The standard deviation of her earnings from tutoring is:
\begin{align*}\sigma_{25 Y}=(25)(1.11)=\$ 27.75\end{align*} by the Linear Transformation Rule.
Finally, the variance and standard deviation of her weekly savings is:
\begin{align*}\sigma{^2}_{25Y-20X} &= \sigma{^2}_{25 Y}+\sigma{^2}_{20 X}=(27.75)^2+(16.62)^2=1046.2896\\ \sigma_{25Y-20X} &\approx \$ 32.35\end{align*}
Lesson Summary
A chance process can be displayed as a probability distribution that describes all the possible outcomes, \begin{align*}x\end{align*}. You can also determine the probability of any set of possible outcomes. A probability distribution table for a random variable, \begin{align*}X\end{align*}, consists of a table with all the possible outcomes, along with the probability associated with each of the outcomes. The expected value and the variance of a probability distribution can be calculated using the following formulas:
\begin{align*}E(x) &= \mu_X=\sum x_{}p_{}(x)\\ \sigma{^2}_X &= \sum (x_{}-\mu _X)^2 p_{}(x)\end{align*}
For the random variables \begin{align*}X\end{align*} and \begin{align*}Y\end{align*} and constants \begin{align*}c\end{align*} and \begin{align*}d\end{align*}, the mean and the standard deviation of a linear transformation are given by the following:
\begin{align*}\mu_{c+dX} &= c+d \mu_X\\ \sigma_{c+dX} &= |d| \sigma_X\end{align*}
If the random variables \begin{align*}X\end{align*} and \begin{align*}Y\end{align*} are added or subtracted, the mean is calculated as shown below:
\begin{align*}\mu_{X+Y} &= \mu_X+\mu_Y\\ \mu_{X-Y} &= \mu_X-\mu_Y\end{align*}
If \begin{align*}X\end{align*} and \begin{align*}Y\end{align*} are independent, then the following formulas can be used to compute the variance:
\begin{align*}\sigma{^2}_{X+Y} &= \sigma{^2}_X+\sigma{^2}_Y\\ \sigma{^2}_{X-Y} &= \sigma{^2}_X + \sigma{^2}_Y\end{align*}
Points to Consider
- Are these concepts applicable to real-life situations?

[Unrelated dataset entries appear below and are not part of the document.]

[src/rtl/bailey_border_ctrl.sv]
// Border controller for a 7x7 Bailey-style window: sequences raster pixels into
// the row buffers, flushes the pipeline at frame end and drives border mux selects.
module bailey_border_ctrl #(
  parameter int ROW_WIDTH  = 100,
  parameter int COL_HEIGHT = 100,
  parameter int PIX_BIT    = 8,
  parameter int MASK_WIDTH = 7
) (
  input  logic               clk,
  input  logic               reset,
  input  logic [PIX_BIT-1:0] in_pix,
  input  logic               in_valid,
  input  logic               in_sof,
  output logic               in_ready,
  input  logic               hold,
  output logic [PIX_BIT-1:0] data_cu2bufcf,
  output logic               ctrl2buf_valid,
  output logic               sel_top_row,
  output logic [1:0]         sel_btm_row,
  output logic               sel_left_col,
  output logic [1:0]         sel_right_col,
  output logic               win_valid,
  output logic               frame_done
);

  localparam int HALF        = MASK_WIDTH / 2;
  localparam int NPIX        = ROW_WIDTH * COL_HEIGHT;
  localparam int FLUSH_BEATS = HALF * ROW_WIDTH + HALF;
  localparam int TOTAL       = NPIX + FLUSH_BEATS;
  localparam int B_W         = $clog2(TOTAL);
  localparam int CR_W        = $clog2(COL_HEIGHT);
  localparam int CC_W        = $clog2(ROW_WIDTH);

  typedef enum logic [1:0] {S_IDLE, S_RUN, S_FLUSH, S_DONE} state_t;

  state_t             state_q, state_d;
  logic [B_W-1:0]     b_q;
  logic [CR_W-1:0]    cr_q;
  logic [CC_W-1:0]    cc_q;
  logic [PIX_BIT-1:0] data_q;
  logic               vld_q, top_q, left_q, win_q, done_q;
  logic [1:0]         btm_q, right_q;

  logic               beat;
  logic [PIX_BIT-1:0] beat_pix;
  logic               last_pix, last_beat, in_win;
  logic               top_d, left_d;
  logic [1:0]         btm_d, right_d;
  logic [CR_W-1:0]    btm_diff;
  logic [CC_W-1:0]    right_diff;

  assign last_pix  = (b_q == B_W'(NPIX - 1));
  assign last_beat = (b_q == B_W'(TOTAL - 1));
  assign in_win    = (b_q >= B_W'(FLUSH_BEATS));

  always_ff @(posedge clk) begin
    if (!reset) state_q <= S_IDLE;
    else        state_q <= state_d;
  end

  always_comb begin
    state_d = state_q;
    case (state_q)
      S_IDLE:  if (beat) state_d = S_RUN;
      S_RUN:   if (beat && last_pix) state_d = S_FLUSH;
      S_FLUSH: if (beat && last_beat) state_d = S_DONE;
      S_DONE:  state_d = S_IDLE;
      default: state_d = S_IDLE;
    endcase
  end

  // Only an in_sof beat opens a frame; once running, in_sof is plain data.
  always_comb begin
    in_ready = 1'b0;
    beat     = 1'b0;
    beat_pix = '0;
    case (state_q)
      S_IDLE: begin
        in_ready = reset & ~hold;
        beat     = in_valid & in_ready & in_sof;
        beat_pix = in_pix;
      end
      S_RUN: begin
        in_ready = reset & ~hold;
        beat     = in_valid & in_ready;
        beat_pix = in_pix;
      end
      S_FLUSH: beat = reset & ~hold;
      default: ;
    endcase
  end

  // Border selects for the window centred at (cr_q, cc_q); zero while priming.
  always_comb begin
    btm_diff   = cr_q - CR_W'(COL_HEIGHT - HALF - 1);
    right_diff = cc_q - CC_W'(ROW_WIDTH - HALF - 1);
    top_d      = in_win && (cr_q < CR_W'(HALF));
    left_d     = in_win && (cc_q < CC_W'(HALF));
    btm_d      = (in_win && cr_q >= CR_W'(COL_HEIGHT - HALF)) ? btm_diff[1:0] : 2'd0;
    right_d    = (in_win && cc_q >= CC_W'(ROW_WIDTH - HALF)) ? right_diff[1:0] : 2'd0;
  end

  always_ff @(posedge clk) begin
    if (!reset) begin
      b_q     <= '0;
      cr_q    <= '0;
      cc_q    <= '0;
      data_q  <= '0;
      vld_q   <= 1'b0;
      top_q   <= 1'b0;
      left_q  <= 1'b0;
      btm_q   <= 2'd0;
      right_q <= 2'd0;
      win_q   <= 1'b0;
      done_q  <= 1'b0;
    end else begin
      vld_q  <= beat;
      done_q <= (state_q == S_DONE);
      if (beat) begin
        data_q  <= beat_pix;
        win_q   <= in_win;
        top_q   <= top_d;
        left_q  <= left_d;
        btm_q   <= btm_d;
        right_q <= right_d;
        b_q     <= last_beat ? '0 : b_q + 1'b1;
        // Counters return to zero on the final beat, ready for the next frame.
        if (in_win) begin
          if (cc_q == CC_W'(ROW_WIDTH - 1)) begin
            cc_q <= '0;
            cr_q <= (cr_q == CR_W'(COL_HEIGHT - 1)) ? '0 : cr_q + 1'b1;
          end else begin
            cc_q <= cc_q + 1'b1;
          end
        end
      end
    end
  end

  assign data_cu2bufcf  = data_q;
  assign ctrl2buf_valid = vld_q;
  assign sel_top_row    = top_q;
  assign sel_btm_row    = btm_q;
  assign sel_left_col   = left_q;
  assign sel_right_col  = right_q;
  assign win_valid      = win_q;
  assign frame_done     = done_q;

endmodule
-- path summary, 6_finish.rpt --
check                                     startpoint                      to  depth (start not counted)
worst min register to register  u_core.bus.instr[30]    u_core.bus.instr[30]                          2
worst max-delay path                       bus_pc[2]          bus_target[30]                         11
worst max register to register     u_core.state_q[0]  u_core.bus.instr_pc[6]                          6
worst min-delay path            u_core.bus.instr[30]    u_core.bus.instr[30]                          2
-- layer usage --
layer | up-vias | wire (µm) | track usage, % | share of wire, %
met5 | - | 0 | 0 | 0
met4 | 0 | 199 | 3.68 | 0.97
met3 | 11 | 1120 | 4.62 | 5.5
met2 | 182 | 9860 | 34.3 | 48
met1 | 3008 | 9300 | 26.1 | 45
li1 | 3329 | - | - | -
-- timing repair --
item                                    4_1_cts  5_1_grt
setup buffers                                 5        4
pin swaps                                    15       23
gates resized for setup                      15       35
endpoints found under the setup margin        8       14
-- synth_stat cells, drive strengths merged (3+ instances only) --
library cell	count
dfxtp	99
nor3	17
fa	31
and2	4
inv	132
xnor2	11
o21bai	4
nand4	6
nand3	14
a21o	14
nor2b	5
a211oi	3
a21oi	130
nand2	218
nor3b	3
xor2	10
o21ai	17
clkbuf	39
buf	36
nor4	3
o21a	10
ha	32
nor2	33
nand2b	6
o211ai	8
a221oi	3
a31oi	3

- Will knowing these concepts allow you estimate information about a population?
Multimedia Links
For examples of finding means and standard deviations of sums and differences of random variables (5.0), see mrjaffesclass, Linear Combinations of Random Variables (6:41).
Review Questions
- It is estimated that 70% of the students attending a school in a rural area take the bus to school. Suppose you randomly select three students from the population. Construct the probability distribution of the random variable, \begin{align*}X\end{align*}, defined as the number of students who take the bus to school. (Hint: Begin by listing all of the possible outcomes.)
- The Safe Grad Committee at a high school is selling raffle tickets on a Christmas Basket filled with gifts and gift cards. The prize is valued at $1200, and the committee has decided to sell only 500 tickets. What is the expected value of a ticket? If the students decide to sell tickets on three monetary prizes – one valued at $1500 dollars and two valued at $500 each, what is the expected value of the ticket now?
- A recent law has been passed banning the use of hand-held cell phones while driving, and a survey has revealed that 76% of drivers now refrain from using their cell phones while driving. Three drivers were randomly selected, and a probability distribution table was constructed to record the outcomes. Let \begin{align*}N\end{align*} represent those drivers who never use their cell phones while driving and \begin{align*}S\end{align*} represent those who seldom use their cell phones while driving. Calculate the expected value and the variance using technology.